Meditation: Psalm 51:3 (1) God, in your grace, have mercy on me;
in your great compassion, blot out my crimes.
4 (2) Wash me completely from my guilt,
and cleanse me from my sin.
12 (10) Create in me a clean heart, God;
renew in me a resolute spirit.
13 (11) Don’t thrust me away from your presence,
don’t take your Ruach Kodesh away from me.
18 (16) For you don’t want sacrifices, or I would give them;
you don’t take pleasure in burnt offerings.
19 (17) My sacrifice to God is a broken spirit;
God, you won’t spurn a broken, chastened heart.
1st Week of LentA heart contrite and humbled, O God, you will not spurn. (Psalm 51:19)
Imagine a group of nuns building a chapel by hand. They have one cart between them for carrying sand. One morning, that cart tips over six times in a row. Their leader comes and points out that maybe the trouble is that they need to repent for something. So the sisters pause, pray together, and realize that they have been criticizing one another in their hearts. After this admission and apologies all around, everyone is much more at peace. And the cart doesn’t tip over anymore!
This story is from Basilea Schlink, leader of the Evangelical Sisterhood of Mary. In her book Repentance—The Joy-Filled Life, she shows how repentance is crucial if we want to grow in our relationship with the Lord.
Schlink writes that just as an earthly father “is waiting for a response from his children . . . our Father, who created us and who loves us with an unfathomable love, waits.” He waits for us to turn to him in repentance. He waits, oh so patiently, for us to turn back to him. Think of the “good thief” who hung on the cross next to Jesus. With just a few short words, he confesses that he has sinned, and he turns to Jesus for salvation. And right then and there, Jesus promises heaven! There, at the last hour, God’s patience paid off, and this man found the salvation he was longing for.
Jesus has not come “to call the righteous to repentance but sinners” (Luke 5:32). That’s all of us! His invitation is wide and generous. Whether we have committed horrible sins or just told little white lies, he asks us to come clean—and to come to him. He wants to shower us with his mercy, but he needs us to take the first step toward him in repentance.
As we come to Jesus with humble honesty about how we have fallen short, he will take care of the rest. This simple, honest confession, “I have sinned,” is all that he asks. That brief moment, when we are exposed before the Lord, is a moment of great joy for him. We have come back to him, and now he can embrace us, forgive us, and heal us!

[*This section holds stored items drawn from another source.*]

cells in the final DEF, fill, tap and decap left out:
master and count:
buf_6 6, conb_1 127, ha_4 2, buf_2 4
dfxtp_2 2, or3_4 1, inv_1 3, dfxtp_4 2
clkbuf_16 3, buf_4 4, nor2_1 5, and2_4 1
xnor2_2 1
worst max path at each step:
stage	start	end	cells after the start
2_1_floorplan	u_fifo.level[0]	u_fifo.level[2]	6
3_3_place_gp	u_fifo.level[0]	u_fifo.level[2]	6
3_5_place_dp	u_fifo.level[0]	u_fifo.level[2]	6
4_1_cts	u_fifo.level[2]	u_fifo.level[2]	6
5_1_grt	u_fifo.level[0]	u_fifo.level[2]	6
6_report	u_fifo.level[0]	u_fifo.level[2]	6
**src/rtl/sub_cmp_serial_if.sv**
```systemverilog
// rtl/sub_cmp_serial_if.sv - operand/result handshake bundle for sub_cmp_serial (SUB_CMP_STICKY_OVF_EN adds sticky overflow)
interface sub_cmp_serial_if #(
  parameter int WIDTH = 16
);
  logic             in_valid;
  logic             in_ready;
  logic [WIDTH-1:0] a;
  logic [WIDTH-1:0] b;
  logic             bin;
  logic             signed_mode;
  logic             out_valid;
  logic             out_ready;
  logic [WIDTH-1:0] diff;
  logic             bout;
  logic             overflow;
  logic             lt;
  logic             eq;
  logic             gt;
`ifdef SUB_CMP_STICKY_OVF_EN
  logic             ovf_clr;
  logic             ovf_sticky;

  modport master (
    output in_valid, a, b, bin, signed_mode, out_ready, ovf_clr,
    input  in_ready, out_valid, diff, bout, overflow, lt, eq, gt, ovf_sticky
  );

  modport slave (
    input  in_valid, a, b, bin, signed_mode, out_ready, ovf_clr,
    output in_ready, out_valid, diff, bout, overflow, lt, eq, gt, ovf_sticky
  );
`else
  modport master (
    output in_valid, a, b, bin, signed_mode, out_ready,
    input  in_ready, out_valid, diff, bout, overflow, lt, eq, gt
  );

  modport slave (
    input  in_valid, a, b, bin, signed_mode, out_ready,
    output in_ready, out_valid, diff, bout, overflow, lt, eq, gt
  );
`endif
endinterface

```
**src/rtl/sub_cmp_serial.sv**
```systemverilog
// rtl/sub_cmp_serial.sv - digit-serial subtractor/comparator (optional SUB_CMP_STICKY_OVF_EN sticky overflow)
module sub_cmp_serial #(
  parameter int WIDTH = 16,
  parameter int DIGIT = 4
) (
  input  logic           clk,
  input  logic           rst_n,
  sub_cmp_serial_if.slave bus
);

  localparam int N  = WIDTH / DIGIT;
  localparam int CW = (N > 1) ? $clog2(N) : 1;

  generate
    if (WIDTH < 2 || DIGIT < 1 || (WIDTH % DIGIT) != 0) begin : g_bad_params
      $error("sub_cmp_serial: WIDTH must be >= 2 and a multiple of DIGIT");
    end
  endgenerate

  typedef enum logic [1:0] {IDLE, BUSY, DONE} state_t;

  state_t           state_q, state_d;
  logic [WIDTH-1:0] a_q, b_q, res_q, diff_q;
  logic             brw_q, sm_q;
  logic [CW-1:0]    cnt_q;
  logic             bout_q, ovf_q, lt_q, eq_q, gt_q;

  logic [DIGIT-1:0] dig;
  logic             brw_msb, brw_out;
  logic [WIDTH-1:0] res_next;
  logic             last, v_flag, lt_flag, eq_flag, accept;

  // Ripple the stored borrow through DIGIT full-subtract slices on the low digit.
  always_comb begin
    logic br;
    br      = brw_q;
    dig     = '0;
    brw_msb = 1'b0;
    for (int i = 0; i < DIGIT; i++) begin
      brw_msb = br;
      dig[i]  = a_q[i] ^ b_q[i] ^ br;
      br      = (~a_q[i] & b_q[i]) | (~(a_q[i] ^ b_q[i]) & br);
    end
    brw_out = br;
  end

  // New digits enter at the top so the final digit leaves the full result aligned.
  assign res_next = (res_q >> DIGIT) | (WIDTH'(dig) << (WIDTH - DIGIT));
  assign last     = (cnt_q == CW'(N - 1));
  assign v_flag   = brw_msb ^ brw_out;
  assign lt_flag  = sm_q ? (res_next[WIDTH-1] ^ v_flag) : brw_out;
  assign eq_flag  = (res_next == '0) & (sm_q ? ~v_flag : ~brw_out);
  assign accept   = (state_q == IDLE) & bus.in_valid;

  // State register.
  always_ff @(posedge clk or negedge rst_n) begin
    if (!rst_n) state_q <= IDLE;
    else        state_q <= state_d;
  end

  // Next state and handshake outputs; operands are ignored outside IDLE.
  always_comb begin
    state_d       = state_q;
    bus.in_ready  = 1'b0;
    bus.out_valid = 1'b0;
    case (state_q)
      IDLE: begin
        bus.in_ready = 1'b1;
        if (bus.in_valid) state_d = BUSY;
      end
      BUSY: begin
        if (last) state_d = DONE;
      end
      DONE: begin
        bus.out_valid = 1'b1;
        if (bus.out_ready) state_d = IDLE;
      end
      default: state_d = IDLE;
    endcase
  end

  // Operand capture, per-digit shifting, and result/flag latch on the final digit.
  always_ff @(posedge clk or negedge rst_n) begin
    if (!rst_n) begin
      a_q    <= '0;
      b_q    <= '0;
      res_q  <= '0;
      diff_q <= '0;
      brw_q  <= 1'b0;
      sm_q   <= 1'b0;
      cnt_q  <= '0;
      bout_q <= 1'b0;
      ovf_q  <= 1'b0;
      lt_q   <= 1'b0;
      eq_q   <= 1'b0;
      gt_q   <= 1'b0;
    end else if (accept) begin
      a_q   <= bus.a;
      b_q   <= bus.b;
      sm_q  <= bus.signed_mode;
      brw_q <= bus.bin;
      cnt_q <= '0;
    end else if (state_q == BUSY) begin
      a_q   <= a_q >> DIGIT;
      b_q   <= b_q >> DIGIT;
      res_q <= res_next;
      brw_q <= brw_out;
      cnt_q <= cnt_q + 1'b1;
      if (last) begin
        diff_q <= res_next;
        bout_q <= brw_out;
        ovf_q  <= sm_q & v_flag;
        lt_q   <= lt_flag;
        eq_q   <= eq_flag;
        gt_q   <= ~lt_flag & ~eq_flag;
      end
    end
  end

  assign bus.diff     = diff_q;
  assign bus.bout     = bout_q;
  assign bus.overflow = ovf_q;
  assign bus.lt       = lt_q;
  assign bus.eq       = eq_q;
  assign bus.gt       = gt_q;

`ifdef SUB_CMP_STICKY_OVF_EN
  logic ovf_sticky_q;
  logic ovf_set;

  assign ovf_set = (state_q == BUSY) & last & sm_q & v_flag;

  // Sticky overflow: a set on DONE entry wins over a simultaneous clear.
  always_ff @(posedge clk or negedge rst_n) begin
    if (!rst_n) ovf_sticky_q <= 1'b0;
    else        ovf_sticky_q <= (ovf_sticky_q & ~bus.ovf_clr) | ovf_set;
  end

  assign bus.ovf_sticky = ovf_sticky_q;
`endif

endmodule

```
**src/flat_wrapper.sv**
```systemverilog
// flat-port wrapper written by rule: the top's interface ports become plain ports
module sub_cmp_serial_flat 
#(
  parameter int WIDTH = 16,
  parameter int DIGIT = 4
)
  (clk, rst_n, bus_in_valid, bus_a, bus_b, bus_bin, bus_signed_mode, bus_out_ready, bus_in_ready, bus_out_valid, bus_diff, bus_bout, bus_overflow, bus_lt, bus_eq, bus_gt);
  sub_cmp_serial_if #(.WIDTH(WIDTH)) bus_i ();
  input  logic clk;
  input  logic rst_n;
  input wire logic [$bits(bus_i.in_valid)-1:0] bus_in_valid;
  input wire logic [$bits(bus_i.a)-1:0] bus_a;
  input wire logic [$bits(bus_i.b)-1:0] bus_b;
  input wire logic [$bits(bus_i.bin)-1:0] bus_bin;
  input wire logic [$bits(bus_i.signed_mode)-1:0] bus_signed_mode;
  input wire logic [$bits(bus_i.out_ready)-1:0] bus_out_ready;
  output wire logic [$bits(bus_i.in_ready)-1:0] bus_in_ready;
  output wire logic [$bits(bus_i.out_valid)-1:0] bus_out_valid;
  output wire logic [$bits(bus_i.diff)-1:0] bus_diff;
  output wire logic [$bits(bus_i.bout)-1:0] bus_bout;
  output wire logic [$bits(bus_i.overflow)-1:0] bus_overflow;
  output wire logic [$bits(bus_i.lt)-1:0] bus_lt;
  output wire logic [$bits(bus_i.eq)-1:0] bus_eq;
  output wire logic [$bits(bus_i.gt)-1:0] bus_gt;
  assign bus_i.in_valid = bus_in_valid;
  assign bus_i.a = bus_a;
  assign bus_i.b = bus_b;
  assign bus_i.bin = bus_bin;
  assign bus_i.signed_mode = bus_signed_mode;
  assign bus_i.out_ready = bus_out_ready;
  assign bus_in_ready = bus_i.in_ready;
  assign bus_out_valid = bus_i.out_valid;
  assign bus_diff = bus_i.diff;
  assign bus_bout = bus_i.bout;
  assign bus_overflow = bus_i.overflow;
  assign bus_lt = bus_i.lt;
  assign bus_eq = bus_i.eq;
  assign bus_gt = bus_i.gt;
  sub_cmp_serial #(.WIDTH(WIDTH), .DIGIT(DIGIT)) u_core (.clk(clk), .rst_n(rst_n), .bus(bus_i));
endmodule
```
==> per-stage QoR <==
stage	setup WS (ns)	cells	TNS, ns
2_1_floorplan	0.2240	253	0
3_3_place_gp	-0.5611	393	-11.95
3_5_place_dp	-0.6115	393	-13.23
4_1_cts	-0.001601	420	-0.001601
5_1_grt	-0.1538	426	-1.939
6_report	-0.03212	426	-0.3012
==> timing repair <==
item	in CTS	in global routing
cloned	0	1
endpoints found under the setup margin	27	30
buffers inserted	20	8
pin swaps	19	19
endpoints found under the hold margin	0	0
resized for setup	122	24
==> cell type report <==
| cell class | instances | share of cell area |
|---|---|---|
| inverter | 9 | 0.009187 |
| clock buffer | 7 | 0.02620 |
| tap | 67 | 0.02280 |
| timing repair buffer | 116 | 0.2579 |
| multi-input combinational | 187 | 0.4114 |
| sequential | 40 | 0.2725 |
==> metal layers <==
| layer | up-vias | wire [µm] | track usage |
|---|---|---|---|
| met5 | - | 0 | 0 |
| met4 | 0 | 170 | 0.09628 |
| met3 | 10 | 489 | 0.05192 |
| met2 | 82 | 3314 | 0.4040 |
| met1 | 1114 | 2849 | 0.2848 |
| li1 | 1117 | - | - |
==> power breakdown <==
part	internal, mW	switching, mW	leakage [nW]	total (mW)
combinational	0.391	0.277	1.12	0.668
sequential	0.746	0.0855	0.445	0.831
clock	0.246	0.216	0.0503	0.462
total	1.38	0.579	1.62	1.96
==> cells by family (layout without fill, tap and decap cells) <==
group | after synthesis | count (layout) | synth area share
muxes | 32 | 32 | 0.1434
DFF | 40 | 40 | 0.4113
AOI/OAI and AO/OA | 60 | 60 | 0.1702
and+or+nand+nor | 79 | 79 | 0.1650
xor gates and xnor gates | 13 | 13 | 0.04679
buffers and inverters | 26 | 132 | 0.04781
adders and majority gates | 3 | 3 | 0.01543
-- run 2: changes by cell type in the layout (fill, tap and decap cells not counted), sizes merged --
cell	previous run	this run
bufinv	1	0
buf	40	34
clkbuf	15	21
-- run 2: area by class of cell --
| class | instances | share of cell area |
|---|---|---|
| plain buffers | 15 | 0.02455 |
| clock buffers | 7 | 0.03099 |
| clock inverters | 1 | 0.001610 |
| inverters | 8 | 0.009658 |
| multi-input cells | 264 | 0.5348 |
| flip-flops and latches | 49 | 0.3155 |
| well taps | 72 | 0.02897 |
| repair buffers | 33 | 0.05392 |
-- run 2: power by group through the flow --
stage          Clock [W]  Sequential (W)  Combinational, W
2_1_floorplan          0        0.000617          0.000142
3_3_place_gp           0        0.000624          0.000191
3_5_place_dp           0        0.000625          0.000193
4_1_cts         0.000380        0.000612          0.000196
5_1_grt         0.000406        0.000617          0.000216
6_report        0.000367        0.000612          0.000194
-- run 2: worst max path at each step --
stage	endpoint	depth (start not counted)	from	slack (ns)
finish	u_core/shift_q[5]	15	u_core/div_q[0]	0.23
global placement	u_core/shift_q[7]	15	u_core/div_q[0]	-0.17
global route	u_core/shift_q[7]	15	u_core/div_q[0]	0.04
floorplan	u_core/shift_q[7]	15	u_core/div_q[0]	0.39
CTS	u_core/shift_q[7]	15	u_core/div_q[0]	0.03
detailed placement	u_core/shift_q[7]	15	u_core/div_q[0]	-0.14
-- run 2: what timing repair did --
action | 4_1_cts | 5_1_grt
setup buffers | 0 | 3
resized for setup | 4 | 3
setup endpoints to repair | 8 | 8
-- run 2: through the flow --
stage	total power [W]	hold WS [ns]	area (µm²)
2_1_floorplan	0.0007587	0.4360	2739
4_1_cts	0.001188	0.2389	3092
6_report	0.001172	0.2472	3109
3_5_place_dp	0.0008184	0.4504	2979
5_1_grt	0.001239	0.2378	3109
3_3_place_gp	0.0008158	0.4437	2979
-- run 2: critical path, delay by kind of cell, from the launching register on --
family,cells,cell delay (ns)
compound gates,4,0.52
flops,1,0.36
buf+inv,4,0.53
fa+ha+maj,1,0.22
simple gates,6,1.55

“Father, thank you for your mercy! Help me always to be open and honest with you.” Amen!
Jonah 3:1 The word of Adonai came to Yonah a second time: 2 “Set out for the great city of Ninveh, and proclaim to it the message I will give you.” 3 So Yonah set out and went to Ninveh, as Adonai had said. Now Ninveh was such a large city that it took three days just to cross it. 4 Yonah began his entry into the city and had finished only his first day of proclaiming, ‘In forty days Ninveh will be overthrown,’ 5 when the people of Ninveh believed God. They proclaimed a fast and put on sackcloth, from the greatest of them to the least. 6 When the news reached the king of Ninveh, he got up from his throne, took off his robe, put on sackcloth and sat in ashes. 7 He then had this proclamation made throughout Ninveh: “By decree of the king and his nobles, no person or animal, herd or flock, is to put anything in his mouth; they are neither to eat nor drink water. 8 They must be covered with sackcloth, both people and animals; and they are to cry out to God with all their might — let each of them turn from his evil way and from the violence they practice. 9 Who knows? Maybe God will change his mind, relent and turn from his fierce anger; and then we won’t perish.”
10 When God saw by their deeds that they had turned from their evil way, he relented and did not bring on them the punishment he had threatened.
Luke 11:29 As the people crowded around him, Yeshua went on to say, “This generation is a wicked generation! It asks for a sign, but no sign will be given to it — except the sign of Yonah. 30 For just as Yonah became a sign to the people of Ninveh, so will the Son of Man be for this generation. 31 The Queen of the South will appear at the Judgment with the people of this generation and condemn them; for she came from the ends of the earth to hear the wisdom of Shlomo, and what is here now is greater than Shlomo. 32 The people of Ninveh will stand up at the Judgment with this generation and condemn it, for they turned to God from their sins when Yonah preached, and what is here now is greater than Yonah.